_Problem description_
Print exactly the lines below between the line holding "kb_data_r | 8 |" and the line holding "row_cnt_r | 3 |", inclusive, and nothing more.

(Stored data entries)
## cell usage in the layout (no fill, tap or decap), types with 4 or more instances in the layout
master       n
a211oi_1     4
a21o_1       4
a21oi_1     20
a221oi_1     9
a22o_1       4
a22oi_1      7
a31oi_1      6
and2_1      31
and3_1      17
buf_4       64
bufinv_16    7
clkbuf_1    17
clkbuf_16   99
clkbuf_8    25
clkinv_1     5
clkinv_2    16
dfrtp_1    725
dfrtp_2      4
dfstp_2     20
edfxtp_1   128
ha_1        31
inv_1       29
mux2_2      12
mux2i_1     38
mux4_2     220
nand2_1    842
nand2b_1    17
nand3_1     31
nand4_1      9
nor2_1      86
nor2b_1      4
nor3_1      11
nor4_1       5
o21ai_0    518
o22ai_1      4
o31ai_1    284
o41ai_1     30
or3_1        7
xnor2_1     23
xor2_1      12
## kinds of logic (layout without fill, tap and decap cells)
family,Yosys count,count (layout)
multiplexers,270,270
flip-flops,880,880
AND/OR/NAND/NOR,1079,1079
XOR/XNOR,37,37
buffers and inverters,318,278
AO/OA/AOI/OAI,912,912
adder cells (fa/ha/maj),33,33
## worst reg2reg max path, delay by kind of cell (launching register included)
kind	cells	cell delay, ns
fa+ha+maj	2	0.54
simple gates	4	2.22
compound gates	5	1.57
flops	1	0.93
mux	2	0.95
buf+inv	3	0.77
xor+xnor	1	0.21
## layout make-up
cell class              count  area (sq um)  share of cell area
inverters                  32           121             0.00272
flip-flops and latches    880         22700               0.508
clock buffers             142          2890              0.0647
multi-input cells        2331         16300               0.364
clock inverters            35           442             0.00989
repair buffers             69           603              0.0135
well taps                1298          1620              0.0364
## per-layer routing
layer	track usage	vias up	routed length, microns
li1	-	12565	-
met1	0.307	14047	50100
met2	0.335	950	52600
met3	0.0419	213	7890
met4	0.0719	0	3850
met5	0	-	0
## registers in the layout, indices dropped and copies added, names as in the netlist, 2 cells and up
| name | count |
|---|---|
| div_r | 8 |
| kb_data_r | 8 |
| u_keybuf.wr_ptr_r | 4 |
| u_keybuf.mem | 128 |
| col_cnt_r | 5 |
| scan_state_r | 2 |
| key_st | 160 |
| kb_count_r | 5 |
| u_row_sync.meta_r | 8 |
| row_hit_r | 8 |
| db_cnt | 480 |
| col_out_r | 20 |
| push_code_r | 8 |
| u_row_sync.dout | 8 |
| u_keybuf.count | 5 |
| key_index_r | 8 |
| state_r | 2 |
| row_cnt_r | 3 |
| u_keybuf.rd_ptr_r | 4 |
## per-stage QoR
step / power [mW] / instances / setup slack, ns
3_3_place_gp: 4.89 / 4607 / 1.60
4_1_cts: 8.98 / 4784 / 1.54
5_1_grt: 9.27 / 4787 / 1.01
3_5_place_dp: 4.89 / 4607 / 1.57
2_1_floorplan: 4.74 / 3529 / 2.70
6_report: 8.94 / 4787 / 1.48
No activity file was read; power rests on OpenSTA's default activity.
File: src/assc_pkg.sv
package assc_pkg;
  // Character and frame widths
  localparam int DATA_W = 9;
  localparam int BYTE_W = 8;
  localparam int BAUD_W = 13;
  localparam int OVS = 16;
  localparam logic [3:0] OVS_LAST = 4'hf;
  localparam logic [3:0] OVS_MID = 4'h7;
  localparam logic [BAUD_W-1:0] BAUD_RESET = 13'h0001;
  // Receive buffer between the shifter and the processor side
  localparam int FIFO_W = 9;
  localparam int FIFO_D = 32;
  // Mode encodings on the mode port
  localparam logic [1:0] MODE_SYNC = 2'h0;
  localparam logic [1:0] MODE_ASYNC8 = 2'h1;
  localparam logic [1:0] MODE_ASYNC9 = 2'h2;
  localparam logic [1:0] MODE_WAKE = 2'h3;
  // Bit counts per frame kind
  localparam logic [3:0] BITS_8 = 4'h8;
  localparam logic [3:0] BITS_9 = 4'h9;
  // Rates at a 40 MHz CPU clock, for reference
  localparam int REF_CPU_MHZ = 40;
  localparam int REF_ASYNC_KBPS = 1250;
  localparam int REF_SYNC_KBPS = 5000;
  localparam int MIN_ASYNC_DIV = (REF_CPU_MHZ * 1000) / (REF_ASYNC_KBPS * OVS);
  localparam int MIN_SYNC_DIV = (REF_CPU_MHZ * 1000) / (REF_SYNC_KBPS * 2);
endpackage
`src/common/ted_pkg.sv`:
```
// Purpose: shared constants for the errored-frame end delimiter coder
// Assumes: one clock; symbols leave one group per accepted line step
// Notes: symbol kinds are abstract codes handed to the ternary mapper
package ted_pkg;
    // symbol group kinds on the line side
    localparam logic [2:0] SYM_IDLE = 3'h0; // idle group
    localparam logic [2:0] SYM_DATA = 3'h1; // data group carrying a nibble
    localparam logic [2:0] SYM_ESD1 = 3'h2; // first end delimiter
    localparam logic [2:0] SYM_ESD2 = 3'h3; // second end delimiter
    localparam logic [2:0] SYM_ESD3 = 3'h4; // ordinary third end delimiter
    localparam logic [2:0] SYM_ERR_ESD3 = 3'h5; // error-marked third delimiter
    // buffer entry layout: {is_end, err, nibble}
    localparam int ENT_W = 6; // entry width
    localparam int ENT_END = 5; // end-of-frame marker bit
    localparam int ENT_ERR = 4; // frame carried an error
    localparam int FIFO_DEPTH = 32; // buffer depth in entries
    localparam int FIFO_AW = 5; // index width
    // values after reset
    localparam logic [3:0] RST_DATA = 4'h0; // line data nibble
    localparam logic [3:0] IDLE_NIBBLE = 4'h0; // nibble value between frames
    // line control states
    typedef enum logic [2:0] {
        st_idle, st_esd1, st_esd2, st_esd3,
        st_err_esd1, st_err_esd2, st_err_esd3
    } ted_state_type;
endpackage : ted_pkg

```
`src/hdl/ted_fifo.sv`:
```
// Purpose: flip-flop buffer between nibble intake and line coder
// Assumes: single clock, asynchronous active-high reset
// Notes: in_ready is a registered not-full flag
`timescale 1ns/1ns
module ted_fifo #(
    parameter int WIDTH = ted_pkg::ENT_W,
    parameter int DEPTH = ted_pkg::FIFO_DEPTH,
    parameter int AW = ted_pkg::FIFO_AW
) (
    input wire logic clk, // system clock
    input wire logic rst, // async reset, high
    input wire logic in_valid, // push request
    output logic in_ready, // room for a push
    input wire logic [WIDTH-1:0] in_data, // pushed word
    output logic out_valid, // a word is waiting
    input wire logic out_ready, // drain takes the word
    output logic [WIDTH-1:0] out_data // oldest word
);
    logic [WIDTH-1:0] mem [DEPTH]; // storage
    logic [AW-1:0] wr_idx; // write index
    logic [AW-1:0] rd_idx; // read index
    logic [AW:0] count; // words held
    logic push; // accepted push
    logic pop; // accepted pop

    assign push = in_valid && in_ready;
    assign pop = out_valid && out_ready;
    assign out_valid = (count != '0);
    assign out_data = mem[rd_idx];

    // one storage word per entry
    for (genvar i = 0; i < DEPTH; i++)
    begin : g_ent
        always_ff @(posedge clk or posedge rst)
        begin
            if (rst)
                mem[i] <= '0;
            else if (push && wr_idx == AW'(i))
                mem[i] <= in_data;
        end
    end

    // indices wrap at the power-of-two depth
    always_ff @(posedge clk or posedge rst)
    begin
        if (rst)
        begin
            wr_idx <= '0;
            rd_idx <= '0;
        end
        else
        begin
            if (push)
                wr_idx <= wr_idx + 1'b1;
            if (pop)
                rd_idx <= rd_idx + 1'b1;
        end
    end

    // occupancy and registered not-full
    always_ff @(posedge clk or posedge rst)
    begin
        if (rst)
        begin
            count <= '0;
            in_ready <= 1'b1;
        end
        else
        begin
            if (push && !pop)
            begin
                count <= count + 1'b1;
                in_ready <= (count != (AW+1)'(DEPTH - 1));
            end
            else if (pop && !push)
            begin
                count <= count - 1'b1;
                in_ready <= 1'b1;
            end
        end
    end
endmodule : ted_fifo

```
`src/hdl/ted_tx.sv`:
```
// Purpose: transmit end-of-frame coder with error delimiter sequence
// Assumes: nibble inputs synchronous to clk; line side paces by sym_step
// Notes: one symbol group per step; delimiter run is never cut short
// Behaviour
// - error ESD1 sent, then error ESD2 next
// - error ESD2 sent, then error-marked ESD3 next
// - error-marked ESD3 sent, then idle follows
// - delimiter states ignore nibble, enable, error inputs
// - errored frame ends ESD1, ESD2, error ESD3
// - frame one cycle later waits full sequence
// - any frame length, including 5, 6, 8
// - clean frame ends ESD1, ESD2, ESD3, idle
`timescale 1ns/1ns
module ted_tx (
    input wire logic clk, // 100 MHz clock
    input wire logic rst, // async reset, high
    input wire logic [3:0] txd, // transmit nibble
    input wire logic tx_en, // transmit enable
    input wire logic tx_er, // transmit error
    output logic tx_ready, // buffer has room
    input wire logic sym_step, // line takes one group
    output logic [2:0] sym_kind, // group kind
    output logic [3:0] sym_data // nibble of a data group
);
    ted_pkg::ted_state_type state; // line control state
    logic in_frame; // a frame is open on intake
    logic frame_err; // error seen in open frame
    logic push_valid; // intake offers an entry
    logic [ted_pkg::ENT_W-1:0] push_data; // offered entry
    logic head_valid; // buffered entry waiting
    logic [ted_pkg::ENT_W-1:0] head; // oldest entry
    logic take; // line coder pops now
    logic head_end; // oldest entry ends a frame
    logic head_err; // that frame was errored

    // intake: data while enabled, one end marker after the frame
    always_comb
    begin
        push_valid = 1'b0;
        push_data = '0;
        if (tx_en)
        begin
            push_valid = 1'b1;
            push_data = {1'b0, 1'b0, txd};
        end
        else if (in_frame)
        begin
            push_valid = 1'b1;
            push_data = {1'b1, frame_err, ted_pkg::IDLE_NIBBLE};
        end
    end

    // frame open flag; end marker waits for room if needed
    always_ff @(posedge clk or posedge rst)
    begin
        if (rst)
            in_frame <= 1'b0;
        else if (tx_en)
            in_frame <= 1'b1;
        else if (in_frame && tx_ready)
            in_frame <= 1'b0;
    end

    // error latch: set wins, cleared with the end marker
    always_ff @(posedge clk or posedge rst)
    begin
        if (rst)
            frame_err <= 1'b0;
        else if (tx_en && tx_er)
            frame_err <= 1'b1;
        else if (in_frame && !tx_en && tx_ready)
            frame_err <= 1'b0;
    end

    ted_fifo #(
        .WIDTH(ted_pkg::ENT_W),
        .DEPTH(ted_pkg::FIFO_DEPTH),
        .AW(ted_pkg::FIFO_AW)
    ) u_fifo (
        .clk(clk),
        .rst(rst),
        .in_valid(push_valid),
        .in_ready(tx_ready),
        .in_data(push_data),
        .out_valid(head_valid),
        .out_ready(take),
        .out_data(head)
    );

    assign head_end = head[ted_pkg::ENT_END];
    assign head_err = head[ted_pkg::ENT_ERR];
    // only the idle/data state reads the buffer; later frames wait there
    assign take = sym_step && head_valid && (state == ted_pkg::st_idle);

    // line control: each step in a delimiter state advances exactly one state; idle/data moves only on a taken end marker
    always_ff @(posedge clk or posedge rst)
    begin
        if (rst)
            state <= ted_pkg::st_idle;
        else if (sym_step)
        begin
            case (state)
                ted_pkg::st_idle:
                begin
                    if (take && head_end && head_err)
                        state <= ted_pkg::st_err_esd1;
                    else if (take && head_end)
                        state <= ted_pkg::st_esd1;
                end
                ted_pkg::st_esd1:
                    state <= ted_pkg::st_esd2;
                ted_pkg::st_esd2:
                    state <= ted_pkg::st_esd3;
                ted_pkg::st_err_esd1:
                    state <= ted_pkg::st_err_esd2;
                ted_pkg::st_err_esd2:
                    state <= ted_pkg::st_err_esd3;
                default:
                    state <= ted_pkg::st_idle;
            endcase
        end
    end

    // group output, registered with the state it belongs to
    always_ff @(posedge clk or posedge rst)
    begin
        if (rst)
        begin
            sym_kind <= ted_pkg::SYM_IDLE;
            sym_data <= ted_pkg::RST_DATA;
        end
        else if (sym_step)
        begin
            sym_data <= ted_pkg::RST_DATA;
            case (state)
                ted_pkg::st_idle:
                begin
                    if (take && head_end)
                        sym_kind <= ted_pkg::SYM_ESD1;
                    else if (take)
                    begin
                        sym_kind <= ted_pkg::SYM_DATA;
                        sym_data <= head[3:0];
                    end
                    else
                        sym_kind <= ted_pkg::SYM_IDLE;
                end
                ted_pkg::st_esd1, ted_pkg::st_err_esd1:
                    sym_kind <= ted_pkg::SYM_ESD2;
                ted_pkg::st_esd2:
                    sym_kind <= ted_pkg::SYM_ESD3;
                ted_pkg::st_err_esd2:
                    sym_kind <= ted_pkg::SYM_ERR_ESD3;
                default:
                    sym_kind <= ted_pkg::SYM_IDLE;
            endcase
        end
    end
endmodule : ted_tx

```
`config.mk`:
```
export PLATFORM = sky130hd
export DESIGN_NAME = ted_tx
export DESIGN_NICKNAME = d
export VERILOG_FILES = /design/src/common/ted_pkg.sv /design/src/hdl/ted_fifo.sv /design/src/hdl/ted_tx.sv
export SDC_FILE = /design/constraint.sdc
export NUM_CORES = 1
export LEC_CHECK = 0
export ABC_AREA = 1
export BUFFER_PORTS_ARGS = -buffer_cell sky130_fd_sc_hd__buf_2
export CAP_MARGIN = 20
export CORE_ASPECT_RATIO = 1.1
export CORE_UTILIZATION = 55
export DETAILED_ROUTE_END_ITERATION = 10
export HOLD_SLACK_MARGIN = 0.08
export PLACE_DENSITY = 0.74
export SLEW_MARGIN = 20
export SYNTH_ARGS = -nofsm -noshare
export SYNTH_HDL_FRONTEND = slang
export SYNTH_HIERARCHICAL = 1
export SYNTH_SLANG_ARGS = --single-unit
```
`constraint.sdc`:
```
create_clock -name clk -period 6.1 [get_ports clk]
set_input_delay 0 -clock clk [delete_from_list [all_inputs] [get_ports clk]]
set_output_delay 0 -clock clk [all_outputs]
set_load 0.05 [all_outputs]
```
==> run metrics, run 1 <==
M1 wire length=12.2 mm; die width=137 um; length of routed met2 wiring=12.1 mm; layout cell share with drive strength beyond 1=6.31%; grt total ovfl=0; wire length per cell=16.1 um; run status=finished, final reports clean; initial core utilization=56.9%; Final Max Slew Viols=0; met3 WL post-DR=1.81 mm; CTS Root Cell=clkbuf_16; Final ANT Viol Nets=0; Seq. cell area=0.00553 mm2; hpwl dp=16.8 mm; synth cell count leaders=nand2_1 (535), dfrtp_1 (220), o21ai_0 (160); RSZ-0062 raised after global routing=no; multi-input logic area=0.00450 mm2; gr usage total=27.5%; Area Growth Syn to Fin=6.86%; period utilisation layout=48.6%; power share of the combinational group=40.8%; top layer in use=met4; DR pass1 iterations=5; crit-path max FO=62; Sw Share=42.3%; ys flop type=dfrtp_1; Peak VDD IR=0.383 mV; CTS tree=built; placed cells=1,611; Total Power Consumption=0.00618 W; Filler cells=1,726; Clock Power Share=20.5%; syn_area_per_cell=7.69 um2; cts bufs inserted=23; Synth area leaders=dfrtp_1 (50%), nand2_1 (18%), o21ai_0 (7.3%); 1st-iter DRT viols=932; largest net degree at the start of global routing=130; die area=0.0206 mm2; synthesized instance count=1,432; cell-internal power=0.00357 W; Clock Skews=0.0196 ns; synthesized area=0.0110 mm2; PD cells=525 mW/mm2; cell area after layout=0.0118 mm2; CTS HTree Levels=1; Sink Count=221; Min Clock Period, post-route=2.96 ns; Clk Latency, worst-skew pair=0.51 ns; CP Launch Type=register; final RePlAce weighted congestion=0.908; post-cts sizing count=0; Worst EP arrival=3.37 ns; Die H=150 um; I/O Pins=17; vias in the first global route=8,631; worst min-delay path category=in -> async; TNS Setup=0 ns; clk buf depth=3; Syn. warnings=6; critical path data required time=6.50 ns; ANT cells=0; final hold vios=0; Synth area leader=dfrtp_1; Row Count=53; EDFF count, synth=0; CTS clk-pin slew, worst paths=0.06 ns; Psw=0.00261 W; count leader, synth=nand2_1; initial antenna violation count=0; post-synthesis async set-or-reset flop share=100%; Placed Area=0.0110 mm2; sequential share of the synthesized area=50.2%; slew of the pin with the lowest slew margin=1.13 ns; critical path class=reg -> reg; library cells used by synthesis=40; post-CTS setup buffers=0; endpoints failing setup=0; Total Wirelength=26.7 mm; Util after Layout=60.8%; Worst Setup End Kind=register; sequential power share=38.6%; P_leak=5.74 nW; Final Non-Filler Cells=1,658; first-pass GRT wire length=44.5 mm; relative slew slack=24.5%; Core Area=0.0194 mm2; Synth top area share=50.0%; mean number of vias per cell=5.45; Yosys reg bits=221; DR vias=9,035; layout net count=1,420; Syn Nets=1,454; f_max=337 MHz; Max-cap violations=0; DR DRC count=0; IO Port Bufs=16
## power by group through the flow
stage          Clock (W)  Sequential, W  Combinational (W)
2_1_floorplan          0        0.00238            0.00194
3_3_place_gp           0        0.00238            0.00244
3_5_place_dp           0        0.00240            0.00249
4_1_cts          0.00129        0.00238            0.00251
5_1_grt          0.00135        0.00246            0.00288
6_report         0.00127        0.00239            0.00252
## worst paths after layout
kind	slack, ns	endpoint	start	cells past startpoint
worst max-delay path	3.14	state[0]$_DFFE_PP0P_	u_fifo/rd_idx[0]$_DFFE_PP0P_	15
worst max register to register	3.14	state[0]$_DFFE_PP0P_	u_fifo/rd_idx[0]$_DFFE_PP0P_	15
worst min-delay path	0.10	sym_data[0]$_DFFE_PP0P_	rst	3
min in group clk	0.30	sym_kind[0]$_DFFE_PP0P_	sym_step	4
max in group asynchronous	4.57	u_fifo/mem[180]$_DFFE_PP0P_	rst	4
worst min register to register	0.48	sym_kind[0]$_DFFE_PP0P_	sym_kind[0]$_DFFE_PP0P_	2
## registers in the layout, indices dropped and copies added (netlist names)
signal	count
u_fifo/mem	192
u_fifo/count	6
u_fifo/rd_idx	5
u_fifo/wr_idx	5
sym_data	4
state	3
sym_kind	3
frame_err	1
in_frame	1
u_fifo/in_ready	1
## critical path, cell delays in order, from the launching register on
cell	delay (ns)
dfrtp_2	0.41
inv_2	0.78
buf_4	0.45
nand2_1	0.08
nand2_1	0.06
nand2_1	0.05
a21oi_1	0.14
nor2_1	0.06
nand2_1	0.06
nand2_1	0.07
inv_1	0.13
inv_1	0.12
o31ai_1	0.26
nand2_1	0.07
nand2_1	0.06
nand2_1	0.04
## kinds of logic after synthesis
kind of cell / count (synthesis) / share of synthesized area [%]
simple gates: 724 / 27.7
buf+inv: 234 / 8.96
compound gates: 231 / 10.9
flops: 221 / 50.2
fa+ha+maj: 13 / 1.54
xor+xnor: 9 / 0.716
## cells in the final DEF, fill, tap and decap left out, drive strengths merged, types with 2 or more instances in the layout
cell type | netlist | routed
nand3 | 126 | 126
o21ai | 202 | 202
inv | 141 | 141
a21oi | 18 | 18
nor3 | 10 | 10
clkbuf | 35 | 32
nand4 | 11 | 11
buf | 56 | 23
nand2 | 539 | 539
dlygate4sd3 | 0 | 9
dfrtp | 220 | 220
clkinv | 2 | 8
nor2 | 36 | 36
or2 | 2 | 2
o22ai | 2 | 2
xor2 | 7 | 7
xnor2 | 2 | 2
o211ai | 6 | 6
ha | 12 | 12
## cell type report
cell class	instances	area share, %
Multi-Input combinational cell	977	38.2
Clock inverter	6	0.255
Inverter	143	4.64
Timing Repair Buffer	32	1.92
Clock buffer	32	5.35
Sequential cell	221	47.0
Tap cell	247	2.63
## timing repair
action                                  4_1_cts  5_1_grt
endpoints found under the setup margin        0        0
hold endpoints to repair                    188        0
hold buffers                                  9        0
## per-stage QoR
step	setup WS, ns	hold slack (ns)
finish	3.14	0.102
floorplan	0.392	-0.135
CTS	3.13	0.112
global route	2.83	0.164
global placement	3.15	0.0905
detailed placement	3.16	0.0926
## layer usage
layer	vias up	track usage (%)
met5	-	0
li1	4449	-
met1	4234	39.4
met3	39	4.04
met2	313	43.2
met4	0	8.63
Power figures use the tool's default switching activity.
==> inputs of run 2 (changes only) <==
- ABC_AREA: 1 -> 0
- PLACE_DENSITY: 0.74 -> 0.71
- clock period: 6.1 -> 3 ns (I/O delays scaled with it)
==> run 2 against run 1 <==
Net effect: die area fell by 5.7%; combinational power up 88%; final cell count decreased by 38%; first-iteration DRC count shrank 58%; non-clock buffer count increased by 25; setup slack got worse by 3.1 ns; synthesized cell count fell by 49%; global-route usage decreased by 2.4 points.
==> run metrics, run 2 <==
Clk Latency, worst-skew pair=0.50 ns (about the same); Reg with most FFs=u_fifo/mem; CTS Root Cell=clkbuf_16; max FFs per register=192 (unchanged); Die H=146 um (-2.9%); slew of the pin with the lowest slew margin=0.994 ns (-0.139 ns); library cells used by synthesis=52 (+30%); clk buf depth=3 (unchanged); f_max=342 MHz (+1.4%); run status=finished, final reports clean; CP startpoint=state[2]$_DFFE_PP0P_; Worst Setup End Kind=register; Sink Count=221 (unchanged); worst min-delay path category=in -> async; Row Count=52 (-1.9%); Area Growth Syn to Fin=12.4%; largest net degree at the start of global routing=135 (+3.8%); PD cells=1070 mW/mm2 (+100%); Synth area leader=dfrtp_1; I/O Pins=17 (unchanged); mean number of vias per cell=6.08 (+12%); cts bufs inserted=23 (unchanged); Syn. warnings=6 (unchanged); FF-to-FF setup slack=0.08 ns (-3.06 ns); Final Non-Filler Cells=1,020 (-38%); crit-path max FO=6 (-90%); P_leak=5.40 nW (-6.0%); Syn Nets=747 (-49%); hpwl dp=15.8 mm (-6.0%); EDFF count, synth=0 (unchanged); post-synthesis async set-or-reset flop share=100% (unchanged); grt total ovfl=0 (unchanged); period utilisation layout=97.4% (+49 points); gr usage total=25.1% (-2.4 points); most common cell after layout, fill and taps aside=dfrtp_1; ys flop type=dfrtp_1; worst r2r src=state[2]$_DFFE_PP0P_; sequential power share=40.0% (+1.4 points); R2R depth=11 (-4); endpoints failing setup=0 (unchanged); Yosys reg bits=221 (unchanged); Placed Area=0.0108 mm2 (-1.6%); Util after Layout=63.3% (+2.5 points); 1st-iter DRT viols=389 (-58%); Core Area=0.0184 mm2 (-4.9%); Max-cap violations=0 (unchanged); largest registers=u_fifo/mem (192), u_fifo/count (6); commonest non-fill, non-tap cells in the layout=dfrtp_1 (219), mux2_2 (195), mux4_2 (34); IO Port Bufs=16 (unchanged); die area=0.0194 mm2 (-5.7%); CTS tree=built; die width=133 um (-2.9%); critical path data required time=3.38 ns (-3.12 ns); Peak VDD IR=0.598 mV (+56%); initial antenna violation count=0 (unchanged); Final ANT Viol Nets=0 (unchanged); initial core utilization=56.4% (-0.54 points); synthesized area=0.0104 mm2 (-5.8%); sequential share of the synthesized area=53.3% (+3.1 points); final hold vios=0 (unchanged); DR vias=6,205 (-31%); Clock Power Share=21.9% (+1.4 points); DP Worst Slack=-0.0210 ns (-3.18 ns); multi-input logic area=0.00460 mm2 (+2.4%); Min Clock Period, post-route=2.92 ns (-0.0405 ns); ANT cells=0 (unchanged); RSZ-0062 raised after global routing=no; CTS HTree Levels=1 (unchanged); Final Max Slew Viols=0 (unchanged); wire length per cell=22.4 um (+39%); Total Wirelength=22.9 mm (-14%); CP Launch Type=register; Filler cells=1,365 (-21%); DR DRC count=0 (unchanged); first-pass GRT wire length=37.4 mm (-16%); Worst EP arrival=3.31 ns (-0.06 ns); Psw=0.00419 W (+60%); layout net count=783 (-45%); critical path class=reg -> reg; Sw Share=33.7% (-8.6 points); cell area after layout=0.0117 mm2 (-0.97%); Synth top area share=53.1% (+3.1 points); relative slew slack=33.8% (+9.3 points); vias in the first global route=6,801 (-21%); final RePlAce weighted congestion=0.883 (-2.8%); syn_area_per_cell=14.3 um2 (+86%); Seq. cell area=0.00554 mm2 (about the same); power share of the combinational group=38.1% (-2.7 points); RR Endpoint=u_fifo/count[5]$_DFFE_PP0P_; placed cells=971 (-40%); synthesized instance count=725 (-49%); synth cell count leaders=dfrtp_1 (220), mux2_2 (195), mux4_2 (34); count leader, synth=dfrtp_1; CTS clk-pin slew, worst paths=0.06 ns (about the same); Final WS setup=0.0770 ns (-3.06 ns); cell-internal power=0.00826 W (+130%); Synth area leaders=dfrtp_1 (53%), mux2_2 (21%), mux4_2 (7.4%); crit path to=u_fifo/count[5]$_DFFE_PP0P_; layout cell share with drive strength beyond 1=42.9% (+37 points); Clock Skews=0.00905 ns (-0.0106 ns); DR pass1 iterations=4 (-1)
run 2: changes by cell type in the layout (fill, tap and decap cells not counted), moves of 8 or more:
cell,change
mux4_2,+34
o21ai_1,-38
nand3_1,-120
mux2i_1,+24
o221ai_1,+12
a22o_1,+9
o21ai_0,-150
a211oi_1,+8
nand2_1,-520
buf_4,+27
inv_1,-121
mux2_2,+195
run 2: metal layers:
metal	GRT usage (%)	vias up	routed length, um
met3	2.92	33	869
met1	33.8	3304	9870
met4	7.76	0	535
met5	0	-	0
li1	-	2748	-
met2	42.8	120	11600
run 2: logic make-up (layout without fill, tap and decap cells):
kind of cell	after synthesis	after routing	synth area share (%)
muxes	256	256	31.6
buffers and inverters	61	113	2.83
and+or+nand+nor	92	92	4.79
AOI/OAI and AO/OA	71	71	4.88
adders and majority gates	13	13	1.64
DFF	221	221	53.3
xor gates and xnor gates	11	11	0.928
run 2: worst min path at each step:
| stage | end | slack, ns | cells past startpoint |
|---|---|---|---|
| 6_report | sym_data[3]$_DFFE_PP0P_ | 0.1 | 3 |
| 4_1_cts | sym_data[3]$_DFFE_PP0P_ | 0.09 | 3 |
| 3_3_place_gp | sym_data[2]$_DFFE_PP0P_ | 0.06 | 2 |
| 5_1_grt | sym_data[3]$_DFFE_PP0P_ | 0.15 | 3 |
| 3_5_place_dp | sym_data[1]$_DFFE_PP0P_ | 0.07 | 2 |
| 2_1_floorplan | frame_err$_DFFE_PP0P_ | -0.14 | 1 |
run 2: final cells by class:
class | instances | share of cell area [%]
Timing Repair Buffer | 57 | 3.68
Clock buffer | 37 | 5.82
Sequential cell | 221 | 47.5
Tap cell | 243 | 2.61
Clock inverter | 4 | 0.386
Multi-Input combinational cell | 443 | 39.5
Inverter | 15 | 0.537
run 2: power by group through the flow:
stage,Clock (W),Sequential [W],Combinational [W]
floorplan,0,0.00482,0.00353
CTS,0.00280,0.00496,0.00473
finish,0.00273,0.00498,0.00475
global placement,0,0.00489,0.00449
global route,0.00292,0.00513,0.00510
detailed placement,0,0.00500,0.00468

_Result of this exercise_
| kb_data_r | 8 |
| u_keybuf.wr_ptr_r | 4 |
| u_keybuf.mem | 128 |
| col_cnt_r | 5 |
| scan_state_r | 2 |
| key_st | 160 |
| kb_count_r | 5 |
| u_row_sync.meta_r | 8 |
| row_hit_r | 8 |
| db_cnt | 480 |
| col_out_r | 20 |
| push_code_r | 8 |
| u_row_sync.dout | 8 |
| u_keybuf.count | 5 |
| key_index_r | 8 |
| state_r | 2 |
| row_cnt_r | 3 |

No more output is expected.